Movies

Forget The Godfather: This $47M Movie is the Most Accurate Crime Film Ever Made

Forget The Godfather: This $47M Movie is the Most Accurate Crime Film Ever Made
Image credit: Paramount Pictures, Warner Bros.

The movie where Robert De Niro had to eat Italian food with ketchup.

Summary

  • In 1990, a movie was released that is still considered one of the best in the history of cinema.
  • It was directed by none other than Martin Scorsese, and it was the filmmaker's approach to 'authenticity' that made the movie great.
  • The performances of the cast are a great example of how the actors literally tried to live into characters based on real personalities.

Which veteran of the Hollywood film industry best represents crime-related pop culture? Francis Ford Coppola, with his legendary adaptation of the Mario Puzo novel? Quentin Tarantino, with his everyday dialogue interspersed with bloody showdowns? Or should all the laurels go to Brian De Palma for his Scarface? Well, each of these filmmakers has undoubtedly delivered incredibly profound, stylish and intense crime dramas, but hardly any gangster movie can compare to Martin Scorsese's Goodfellas!

The movie has enough thrills, enough human drama and comedy, enough epic crime fights and heists, enough witty dialogue, and enough incomparable performances by the talented Robert De Niro, Joe Pesci, and Ray Liotta.

Despite its modest box office at the time of its release in 1990, critics immediately declared Goodfellas to be one of the best films in the history of cinema per se, and Roger Ebert himself did not hesitate to say that it was even better than the already indirectly mentioned The Godfather.

What is the reason for such a high status of 'best gangster movie ever made'? At the very least, it lies in the fact that the movie is partly based on real events.

Movie Based on Infamous Mobsters' Lives

As you may know, Martin Scorsese's 1990 film was written in collaboration with Nicholas Pileggi, based on his non-fiction book Wiseguy: Life in a Mafia Family, which was published 5 years before the movie.

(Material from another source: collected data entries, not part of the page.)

<file path="config.mk">
export PLATFORM = sky130hd
export DESIGN_NAME = key_search
export DESIGN_NICKNAME = d
export VERILOG_FILES = /design/src/rtl/ksa_pkg.sv /design/src/rtl/key_search.sv
export SDC_FILE = /design/constraint.sdc
export NUM_CORES = 1
export LEC_CHECK = 0
export ABC_CLOCK_PERIOD_IN_PS = 2800
export CORE_MARGIN = 3
export CORE_UTILIZATION = 44
export CTS_CLUSTER_SIZE = 20
export DETAILED_ROUTE_END_ITERATION = 10
export GPL_ROUTABILITY_DRIVEN = 0
export PLACE_DENSITY = 0.74
export SYNTH_ARGS = -nofsm -noshare
export SYNTH_HDL_FRONTEND = slang
export SYNTH_SLANG_ARGS = --single-unit
</file>
<file path="constraint.sdc">
create_clock -name clk -period 2.8 [get_ports clk]
set_clock_uncertainty 0.05 [all_clocks]
set_input_delay 0.42 -clock clk [delete_from_list [all_inputs] [get_ports clk]]
set_output_delay 0.42 -clock clk [all_outputs]
set_load 0.005 [all_outputs]
</file>
<file path="src/rtl/ksa_pkg.sv">
// ---------------------------------------------------------------------------
// ksa_pkg
// Shared types and constants for the key_search brute-force controller.
//   state_t        : key_search FSM state encoding
//   KEY_W / ADDR_W : key and decrypted-message address widths
//   CHAR_*         : printable range accepted in a decrypted message
//   is_valid_char  : 1 when a byte is a lowercase letter or a space
// ---------------------------------------------------------------------------
package ksa_pkg;

    localparam int KEY_W  = 24;
    localparam int ADDR_W = 8;

    localparam logic [7:0] CHAR_LO = 8'h61;  // 'a'
    localparam logic [7:0] CHAR_HI = 8'h7A;  // 'z'
    localparam logic [7:0] CHAR_SP = 8'h20;  // ' '

    typedef enum logic [3:0] {
        ST_IDLE,
        ST_LAUNCH,
        ST_WAIT_DEC,
        ST_RD_ADDR,
        ST_RD_WAIT,
        ST_CHECK,
        ST_NEXT_KEY,
        ST_FOUND,
        ST_FAIL
    } state_t;

    function automatic logic is_valid_char(input logic [7:0] c);
        return ((c >= CHAR_LO) && (c <= CHAR_HI)) || (c == CHAR_SP);
    endfunction

endpackage

</file>
<file path="src/rtl/key_search.sv">
// ---------------------------------------------------------------------------
// key_search
// Walks candidate keys 0..KEY_MAX. For each key it pulses restart to rerun the
// init/KSA/decrypt chain, waits for dec_done, then reads MSG_LEN bytes of the
// decrypted message and accepts the key when every byte is 'a'..'z' or space.
//
// Ports
//   clk         in   system clock, rising edge
//   reset       in   synchronous active-high reset
//   start       in   pulse: begin search at key 0 (honoured in IDLE/FOUND/FAIL)
//   dec_done    in   level: current key's message is present in DM
//   restart     out  one-cycle pulse: rerun the decrypt chain with key
//   key         out  current candidate key
//   addr_dec    out  DM read address
//   rddata_dec  in   DM read data, valid one cycle after addr_dec
//   busy        out  search in progress
//   found       out  key holds a valid key
//   exhausted   out  no key in 0..KEY_MAX was valid
//
// Configuration macro
//   KEY_SEARCH_EARLY_ABORT_EN : when defined, a key is dropped at its first
//   invalid byte; otherwise the full message is always scanned and a sticky
//   flag decides the outcome. Results are identical, only latency differs.
// ---------------------------------------------------------------------------
module key_search
    import ksa_pkg::*;
#(
    parameter int               MSG_LEN = 32,
    parameter logic [KEY_W-1:0] KEY_MAX = 24'h3FFFFF
) (
    input  logic              clk,
    input  logic              reset,
    input  logic              start,
    input  logic              dec_done,
    output logic              restart,
    output logic [KEY_W-1:0]  key,
    output logic [ADDR_W-1:0] addr_dec,
    input  logic [7:0]        rddata_dec,
    output logic              busy,
    output logic              found,
    output logic              exhausted
);

    localparam logic [ADDR_W-1:0] LAST_IDX = ADDR_W'(MSG_LEN - 1);

    state_t              state_q;
    logic [KEY_W-1:0]    key_q;
    logic [ADDR_W-1:0]   idx_q;
    logic                invalid_q;     // some byte of this key's message was invalid
    logic                first_wait_q;  // first WAIT_DEC cycle: dec_done may be stale

    logic char_ok;
    logic last_byte;

    assign char_ok   = is_valid_char(rddata_dec);
    assign last_byte = (idx_q == LAST_IDX);

    always_ff @(posedge clk) begin
        if (reset) begin
            state_q      <= ST_IDLE;
            key_q        <= '0;
            idx_q        <= '0;
            invalid_q    <= 1'b0;
            first_wait_q <= 1'b0;
        end else begin
            case (state_q)
                ST_IDLE, ST_FOUND, ST_FAIL: begin
                    if (start) begin
                        state_q <= ST_LAUNCH;
                        key_q   <= '0;
                    end
                end
                ST_LAUNCH: begin
                    state_q      <= ST_WAIT_DEC;
                    first_wait_q <= 1'b1;
                    invalid_q    <= 1'b0;
                    idx_q        <= '0;
                end
                ST_WAIT_DEC: begin
                    // dec_done may still be high from the previous key on the
                    // cycle right after restart, so it is ignored once.
                    if (first_wait_q) begin
                        first_wait_q <= 1'b0;
                    end else if (dec_done) begin
                        state_q <= ST_RD_ADDR;
                        idx_q   <= '0;
                    end
                end
                ST_RD_ADDR: state_q <= ST_RD_WAIT;
                ST_RD_WAIT: state_q <= ST_CHECK;
                ST_CHECK: begin
                    invalid_q <= invalid_q | ~char_ok;
`ifdef KEY_SEARCH_EARLY_ABORT_EN
                    if (!char_ok) begin
                        state_q <= ST_NEXT_KEY;
                    end else if (last_byte) begin
                        state_q <= invalid_q ? ST_NEXT_KEY : ST_FOUND;
                    end else begin
                        idx_q   <= idx_q + 1'b1;
                        state_q <= ST_RD_ADDR;
                    end
`else
                    if (last_byte) begin
                        state_q <= (invalid_q || !char_ok) ? ST_NEXT_KEY : ST_FOUND;
                    end else begin
                        idx_q   <= idx_q + 1'b1;
                        state_q <= ST_RD_ADDR;
                    end
`endif
                end
                ST_NEXT_KEY: begin
                    if (key_q == KEY_MAX) begin
                        state_q <= ST_FAIL;
                    end else begin
                        key_q   <= key_q + 1'b1;
                        state_q <= ST_LAUNCH;
                    end
                end
                default: state_q <= ST_IDLE;
            endcase
        end
    end

    assign restart   = (state_q == ST_LAUNCH);
    assign key       = key_q;
    assign found     = (state_q == ST_FOUND);
    assign exhausted = (state_q == ST_FAIL);
    assign busy      = !((state_q == ST_IDLE) || (state_q == ST_FOUND) || (state_q == ST_FAIL));
    assign addr_dec  = ((state_q == ST_RD_ADDR) || (state_q == ST_RD_WAIT) || (state_q == ST_CHECK))
                       ? idx_q : '0;

endmodule

</file>
After elaboration in Yosys (flattened, before gate mapping)
Index checks and enable logic that the tools add are counted.
- output and inout port bits: 36
- bits in writable memories: 0
- memories kept: 0
- bits of input ports: 12
- flip-flop bits (word level): 38
- bits in latches: 0
- bits in read-only memories: 0
- logic and storage cells: 62
- eq/ne operators: 16
- bitwise gates (word level): 2
- divide/modulo/power cells: 0
- shift-type cells: 0
- magnitude comparators: 2
- multiplexer cells: 17
- $mul: 0
- reductions and logical operators: 18
- $add $sub $neg: 2
- operator list (kind ; number):
    $mux W24 ; 2
    $pmux W24 S2 ; 1
    $mux W8 ; 4
    $pmux W4 S7 ; 1
    $add A24 B1 Y24 const B ; 1
    $eq A24 B22 Y1 const B ; 1
    $pmux W8 S3 ; 1
    $eq A4 B3 Y1 const B ; 4
    $mux W4 ; 4
    $ne A2 B2 Y1 const B ; 5
    $add A8 B1 Y8 const B ; 1
    $eq A4 B2 Y1 const B ; 2
    $eq A8 B5 Y1 const B ; 1
    $eq A8 B6 Y1 const B ; 1
    $ge A8 B7 Y1 const B ; 1
    $le A8 B7 Y1 const B ; 1
    $logic_or A1 B1 Y1 ; 6
    $reduce_and A3 Y1 ; 2
    $reduce_bool A2 Y1 ; 3
    $eq A4 B1 Y1 const B ; 1
    $eq A4 B4 Y1 const B ; 1
    $logic_not A4 Y1 ; 1
    $pmux W1 S2 ; 2
    $reduce_and A4 Y1 ; 1
    8 further kinds ; 9

Logic depth before layout (Yosys ltp)
Gate-level depths: netlist (run 1).
- depth after elaboration: 8
- mapped depth: 9
- mapped depth without buffers: 6

Worst setup path before layout (run 1)
No wires, ideal clock.
- kind: reg-to-reg
- from: reg key_q[0], in the netlist key[0]
- to: reg key_q[15], in the netlist key[15]
- data required time: 2635 ps
- path slack: 757 ps
- library setup time: 115 ps
- stages on the path, launching flop included: 8
- arrival time: 1878 ps
- cell sequence: dfxtp_1 > ha_1 > and4_1 > clkbuf_1 > and3_1 > a2111oi_4 > a21boi_1 > o21a_1
- word-level cells in the longest chain between the ends: 3
- ends and longest elaborated chain (element ; line ; source):
    start, declared ; key_search.sv:47 ; logic [KEY_W-1:0] key_q;
    start signal, assigned ; key_search.sv:115 ; key_q <= key_q + 1'b1;
    $add A24 B1 Y24 or $eq A24 B22 Y1 (tied branches) ; key_search.sv:115, key_search.sv:112 ;
    $mux W24 or $ne A2 B2 Y1 (tied branches) ; -- ;
    $pmux W24 S2 or $reduce_and A3 Y1 (tied branches) ; -- ;
Several ways; a longest one is shown, not always the timed one. The select of a mux whose other input is x is not followed.
A chain may end at the register's enable or synchronous reset.

Final worst setup path (run 1)
- from: reg state_q[0]
- to: out addr_dec[3]
- word-level cells in the longest chain between the ends: 4
- ends and longest elaborated chain (element ; line ; source):
    start, declared ; key_search.sv:46 ; state_t state_q;
    start signal, assigned ; key_search.sv:104 ; state_q <= (invalid_q || !char_ok) ? ST_NEXT_KEY : ST_FOUND;
    $eq A4 B2 Y1 or $eq A4 B3 Y1 (tied branches) ; key_search.sv:129 ; assign addr_dec = ((state_q == ST_RD_ADDR) || (state_q == ST_RD_WAIT) || (state_q == ST_CHECK))
    $logic_or A1 B1 Y1 ; key_search.sv:129 ;
    $logic_or A1 B1 Y1 * ; key_search.sv:129 ;
    $mux W8 * ; key_search.sv:130 ; ? idx_q : '0;
    end, declared ; key_search.sv:37 ; output logic [ADDR_W-1:0] addr_dec,
Mark *: on every way between the ends. The rest lies on a longest branch, timed or not.
--- config.mk ---
export PLATFORM = sky130hd
export DESIGN_NAME = wb_write_arbiter
export DESIGN_NICKNAME = d
export VERILOG_FILES = /design/src/rtl/wb_write_arbiter.sv
export SDC_FILE = /design/constraint.sdc
export NUM_CORES = 1
export LEC_CHECK = 0
export ABC_AREA = 1
export ABC_CLOCK_PERIOD_IN_PS = 5070
export CORE_MARGIN = 3
export CORE_UTILIZATION = 65
export DETAILED_ROUTE_END_ITERATION = 8
export DONT_BUFFER_PORTS = 1
export GPL_ROUTABILITY_DRIVEN = 1
export PLACE_DENSITY = 0.83
export SLEW_MARGIN = 25
export SYNTH_ARGS = -nofsm -noshare
export SYNTH_HDL_FRONTEND = slang
export SYNTH_SLANG_ARGS = --single-unit
--- constraint.sdc ---
create_clock -name i_clk -period 5.07 [get_ports i_clk]
set_input_delay 0.7605 -clock i_clk [delete_from_list [all_inputs] [get_ports i_clk]]
set_output_delay 0.7605 -clock i_clk [all_outputs]
set_load 0.02 [all_outputs]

The book followed the life of Henry Hill, who began his romantic journey as a renegade criminal at the age of 11. After decades of criminal activity and working for Paul Vario in collaboration with Jimmy Burke (the same person known as Jimmy Conway in the movie), he became an informant who entered the Witness Protection Program for fear of being assassinated by Vario and Burke.

Thus, virtually all of the events of Goodfellas are adapted by Scorsese and Pileggi from the book, although Scorsese himself has repeatedly noted that the final script used for principal photography was edited based on ad-libs and improvisation by the actors during auditions.

Forget The Godfather: This $47M Movie is the Most Accurate Crime Film Ever Made - image 1

Of course, certain moments were altered in the name of creative expression and drama, but almost everything the viewer sees on screen is an adaptation of events that actually happened.

For example, the script perfectly captures the moment of the murder of the made man Billy Batts, including the ridiculous details of the attempts to dispose of the body.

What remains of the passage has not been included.